By Martha Stark, MD | October 31, 2006

Hormesis and treatment resistance

No discussion of treatment resistance would be complete without at least acknowledging the possible role played by hormesis.22,23 Formerly called the Arndt-Schulz Law, the hormetic dose-response model is thought to describe the biphasic relationship between dose and response--low-dose stimulation and high-dose inhibition, or vice versa. It is a little-known fact that there is not always a simple linear relationship between the dose of a drug and the clinical response: it is not always the case that the higher the dose, the more effective the drug. Because of this hormetic effect, higher doses--beyond a certain point--may actually be less effective (and not because the drug becomes less well tolerated). In fact, it is estimated that about 50% of drugs prescribed by physicians (including the psychotropic medications prescribed by psychiatrists) demonstrate the so-called hormetic effect (E. Calabrese, written communication, September 2006).

With respect to the mechanism underlying hormesis, Calabrese hypothesizes that hormesis occurs as a result of "modest overcompensation" by the body in the face of threatened disruption to homeostasis. In other words, any stressor that threatens to disrupt the body's homeostatic equilibrium may prompt activations of the body's regulatory systems in an effort to return the body to homeostatic balance. For example, a low-dose stressor (such as mild to moderate exercise) will stimulate the hypothalamic-pituitary-adrenal stress axis and the autonomic nervous system, initially energizing the body and resulting in feelings of increased well-being; but prolonged or excessive exercise will ultimately deplete the body's energetic and nutrient reserves and lead to compromise in functioning, fatigue, and dysphoria.

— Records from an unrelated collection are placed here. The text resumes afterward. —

--- src/rtl/baud_rate_generator_frac.sv ---
// baud_rate_generator_frac: fractional-divisor tx bit tick and oversampled rx tick
// generator sharing one fixed-point divisor, with rx timebase realignment.
module baud_rate_generator_frac #(
  parameter int DIV_W    = 16,
  parameter int FRAC_W   = 4,
  parameter int OVS_LOG2 = 4
) (
  input  logic                clk_i,
  input  logic                rst_i,
  input  logic                en_i,
  input  logic                load_i,
  input  logic [DIV_W-1:0]    baud_div_i,
  input  logic [FRAC_W-1:0]   baud_frac_i,
  input  logic                rx_sync_i,
  output logic                tx_tick_o,
  output logic                rx_tick_o,
  output logic [OVS_LOG2-1:0] rx_phase_o,
  output logic                rx_sample_o,
  output logic                cfg_err_o
);
  localparam int D_W  = DIV_W + FRAC_W;
  localparam int RF_W = FRAC_W + OVS_LOG2;
  localparam int RI_W = DIV_W - OVS_LOG2;
  localparam int OVS  = 1 << OVS_LOG2;

  logic [DIV_W-1:0]    div_q, div_d;
  logic [FRAC_W-1:0]   frac_q, frac_d;
  logic                cfg_err_q, cfg_err_d;
  logic [DIV_W-1:0]    tx_cnt_q, tx_cnt_d;
  logic [FRAC_W-1:0]   tx_acc_q, tx_acc_d;
  logic                tx_c_q, tx_c_d, tx_tick_q, tx_tick_d;
  logic [RI_W-1:0]     rx_cnt_q, rx_cnt_d;
  logic [RF_W-1:0]     rx_acc_q, rx_acc_d;
  logic                rx_c_q, rx_c_d, rx_tick_q, rx_tick_d, rx_sample_q, rx_sample_d;
  logic [OVS_LOG2-1:0] rx_phase_q, rx_phase_d, phase_inc;
  logic [D_W-1:0]      d_w;
  logic [RI_W-1:0]     rx_int;
  logic [RF_W-1:0]     rx_frac;
  logic [DIV_W:0]      tx_nxt;
  logic [RI_W:0]       rx_nxt;
  logic [FRAC_W:0]     tx_sum;
  logic [RF_W:0]       rx_sum;
  logic                tx_term, rx_term, cfg_bad;

  assign d_w       = {div_q, frac_q};
  assign rx_int    = d_w[D_W-1:RF_W];
  assign rx_frac   = d_w[RF_W-1:0];
  assign tx_nxt    = {1'b0, tx_cnt_q} + {{DIV_W{1'b0}}, 1'b1};
  assign rx_nxt    = {1'b0, rx_cnt_q} + {{RI_W{1'b0}}, 1'b1};
  // terminal count when cnt+1 == I+c, compared one bit wider so I+c never wraps
  assign tx_term   = tx_nxt == {1'b0, div_q} + {{DIV_W{1'b0}}, tx_c_q};
  assign rx_term   = rx_nxt == {1'b0, rx_int} + {{RI_W{1'b0}}, rx_c_q};
  assign tx_sum    = {1'b0, tx_acc_q} + {1'b0, frac_q};
  assign rx_sum    = {1'b0, rx_acc_q} + {1'b0, rx_frac};
  assign phase_inc = rx_phase_q + OVS_LOG2'(1);
  assign cfg_bad   = baud_div_i < DIV_W'(OVS);

  always_comb begin
    div_d       = div_q;
    frac_d      = frac_q;
    cfg_err_d   = cfg_err_q;
    tx_cnt_d    = tx_cnt_q;
    tx_acc_d    = tx_acc_q;
    tx_c_d      = tx_c_q;
    rx_cnt_d    = rx_cnt_q;
    rx_acc_d    = rx_acc_q;
    rx_c_d      = rx_c_q;
    rx_phase_d  = rx_phase_q;
    tx_tick_d   = 1'b0;
    rx_tick_d   = 1'b0;
    rx_sample_d = 1'b0;
    if (load_i) begin
      div_d      = baud_div_i;
      frac_d     = baud_frac_i;
      cfg_err_d  = cfg_bad;
      tx_cnt_d   = '0;
      tx_acc_d   = '0;
      tx_c_d     = 1'b0;
      rx_cnt_d   = '0;
      rx_acc_d   = '0;
      rx_c_d     = 1'b0;
      rx_phase_d = '0;
    end else if (!cfg_err_q) begin
      if (en_i) begin
        tx_cnt_d           = tx_term ? '0 : tx_nxt[DIV_W-1:0];
        {tx_c_d, tx_acc_d} = tx_term ? tx_sum : {tx_c_q, tx_acc_q};
        tx_tick_d          = tx_term;
      end
      if (rx_sync_i) begin
        rx_cnt_d   = '0;
        rx_acc_d   = '0;
        rx_c_d     = 1'b0;
        rx_phase_d = '0;
      end else if (en_i) begin
        rx_cnt_d           = rx_term ? '0 : rx_nxt[RI_W-1:0];
        {rx_c_d, rx_acc_d} = rx_term ? rx_sum : {rx_c_q, rx_acc_q};
        rx_phase_d         = rx_term ? phase_inc : rx_phase_q;
        rx_tick_d          = rx_term;
        rx_sample_d        = rx_term && (phase_inc == OVS_LOG2'(OVS / 2));
      end
    end
  end

  always_ff @(posedge clk_i) begin
    if (rst_i) begin
      div_q       <= baud_div_i;
      frac_q      <= baud_frac_i;
      cfg_err_q   <= cfg_bad;
      tx_cnt_q    <= '0;
      tx_acc_q    <= '0;
      tx_c_q      <= 1'b0;
      rx_cnt_q    <= '0;
      rx_acc_q    <= '0;
      rx_c_q      <= 1'b0;
      rx_phase_q  <= '0;
      tx_tick_q   <= 1'b0;
      rx_tick_q   <= 1'b0;
      rx_sample_q <= 1'b0;
    end else begin
      div_q       <= div_d;
      frac_q      <= frac_d;
      cfg_err_q   <= cfg_err_d;
      tx_cnt_q    <= tx_cnt_d;
      tx_acc_q    <= tx_acc_d;
      tx_c_q      <= tx_c_d;
      rx_cnt_q    <= rx_cnt_d;
      rx_acc_q    <= rx_acc_d;
      rx_c_q      <= rx_c_d;
      rx_phase_q  <= rx_phase_d;
      tx_tick_q   <= tx_tick_d;
      rx_tick_q   <= rx_tick_d;
      rx_sample_q <= rx_sample_d;
    end
  end

  assign tx_tick_o   = tx_tick_q;
  assign rx_tick_o   = rx_tick_q;
  assign rx_phase_o  = rx_phase_q;
  assign rx_sample_o = rx_sample_q;
  assign cfg_err_o   = cfg_err_q;
endmodule

--- config.mk ---
export PLATFORM = sky130hd
export DESIGN_NAME = baud_rate_generator_frac
export DESIGN_NICKNAME = d
export VERILOG_FILES = /design/src/rtl/baud_rate_generator_frac.sv
export SDC_FILE = /design/constraint.sdc
export NUM_CORES = 1
export LEC_CHECK = 0
export ABC_AREA = 1
export CORE_MARGIN = 3
export CORE_UTILIZATION = 65
export DETAILED_ROUTE_END_ITERATION = 8
export PLACE_DENSITY_LB_ADDON = 0.15
export SETUP_SLACK_MARGIN = 0.5
export SLEW_MARGIN = 10
export SYNTH_ARGS = -nofsm -noshare
export SYNTH_HDL_FRONTEND = slang
export SYNTH_SLANG_ARGS = --single-unit
--- constraint.sdc ---
create_clock -name clk_i -period 4.8 [get_ports clk_i]
set_clock_uncertainty 0.1 [all_clocks]
set_input_delay 0.72 -clock clk_i [delete_from_list [all_inputs] [get_ports clk_i]]
set_output_delay 0.72 -clock clk_i [all_outputs]
set_load 0.01 [all_outputs]
== Yosys cells after proc, flatten, opt, wreduce, memory -nomap -nowiden ==
Index checks and enable logic that the tools add are counted.
Word-level totals
  bits of input ports: 25
  logic and storage cells: 55
  register bits after elaboration: 70
Cells by class
  order comparisons: 1
  mux-type cells: 18
  bitwise operators: 2
  equal/unequal tests: 3
  reductions and logical operators: 11
  $add $sub $neg: 7
Operators with widths (count)
  $mux W16: 3
  $mux W12: 3
  $mux W4: 5
  $add A16 B1 Y17: 1
  $add A16 B1 Y17 const B: 1
  $eq A17 B17 Y1: 1
  $lt A16 B5 Y1 const B: 1
  $mux W8: 2
  $add A12 B1 Y13: 1
  $add A12 B1 Y13 const B: 1
  $eq A13 B13 Y1: 1
  $add A8 B8 Y9: 1
  $mux W9: 1
  $reduce_and A3 Y1: 2
  $reduce_bool A2 Y1: 3
  $add A4 B4 Y5: 1
  $reduce_or A5 Y1: 1
  $add A4 B1 Y4 const B: 1
  $eq A4 B4 Y1 const B: 1
  $mux W1: 4
  $reduce_and A2 Y1: 2
  $reduce_or A4 Y1: 1
  $not A1 Y1: 2
  $reduce_or A2 Y1: 1
  $logic_and A1 B1 Y1: 1

== Longest topological paths before layout ==
Gate-level depths: netlist of the first run.
  word-level depth: 5
  mapped depth: 19
  gate-level depth less buffers: 18

== Worst setup path after synthesis of the first run ==
No wires, ideal clock.
  kind: register -> register
  from: register div_q[0]
  to: register tx_cnt_q[2]
  arrival time: 2.075 ns
  library setup time: 0.173 ns
  path slack: 2.452 ns
  period minus slack after synthesis: 2.348 ns
  cell stages (with the launch flop): 17
  cells stage by stage: edfxtp_1 > ha_1 > ha_1 > nand2_1 > nor2_1 > nand2_1 > nor2_2 > xor2_1 > nand2_1 > nand2_1 > nor2_1 > nand2_1 > nor2_2 > nand2_2 > buf_6 > nand2_1 > a21oi_1
On the way
  longest elaborated chain between the ends: 3
Ends and longest elaborated chain
  from (decl): RTL line 26  | logic [DIV_W-1:0] div_q, div_d;
  from (signal assigned): RTL line 106  | div_q <= baud_div_i;
  from (signal assigned): RTL line 120  | div_q <= div_d;
  $add A16 B1 Y17: RTL line 51  | assign tx_term = tx_nxt == {1'b0, div_q} + {{DIV_W{1'b0}}, tx_c_q};
  $eq A17 B17 Y1: RTL line 51
  $mux W16: RTL line 85  | tx_cnt_d = tx_term ? '0 : tx_nxt[DIV_W-1:0];
  to (signal assigned): RTL line 123  | tx_cnt_q <= tx_cnt_d;
  to (decl): RTL line 29  | logic [DIV_W-1:0] tx_cnt_q, tx_cnt_d;
No other way between the ends.
A chain may end at the register's enable or synchronous reset.

== Final worst setup path of the first run ==
  from: register div_q[0]
  to: register tx_c_q
On the way
  longest elaborated chain between the ends: 3
Ends and longest elaborated chain
  $add A16 B1 Y17: RTL line 51
  $eq A17 B17 Y1: RTL line 51
  $reduce_and A3 Y1 (no source line)
  to (signal assigned): RTL line 125  | tx_c_q <= tx_c_d;
  to (decl): RTL line 31  | logic tx_c_q, tx_c_d, tx_tick_q, tx_tick_d;
No other way between the ends.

One of the most impressive and most often cited clinical trials on the efficacy of omega-3 fatty acids in the treatment of unipolar depression may provide a good example of the hormetic effect.18 In this elegantly designed 12-week, double-blind, placebo-controlled study, patients receiving ethyl-EPA were divided into 3 dosage groups (1, 2, and 4 g/d). All the participants had experienced persistent depression despite treatment with standard antidepressants at adequate dosages. The findings from this study showed that the patients receiving 1 g of EPA per day had the best outcome (with more than half achieving a 50% reduction on Hamilton Depression Rating Scale scores). Interestingly, the authors of the study found that the group receiving 2 g/d "showed little evidence of efficacy."22 Obviously, there are many ways to interpret this surprising finding, but one possible explanation involves the hormetic (biphasic) effect of low-dose stimulation and high-dose inhibition.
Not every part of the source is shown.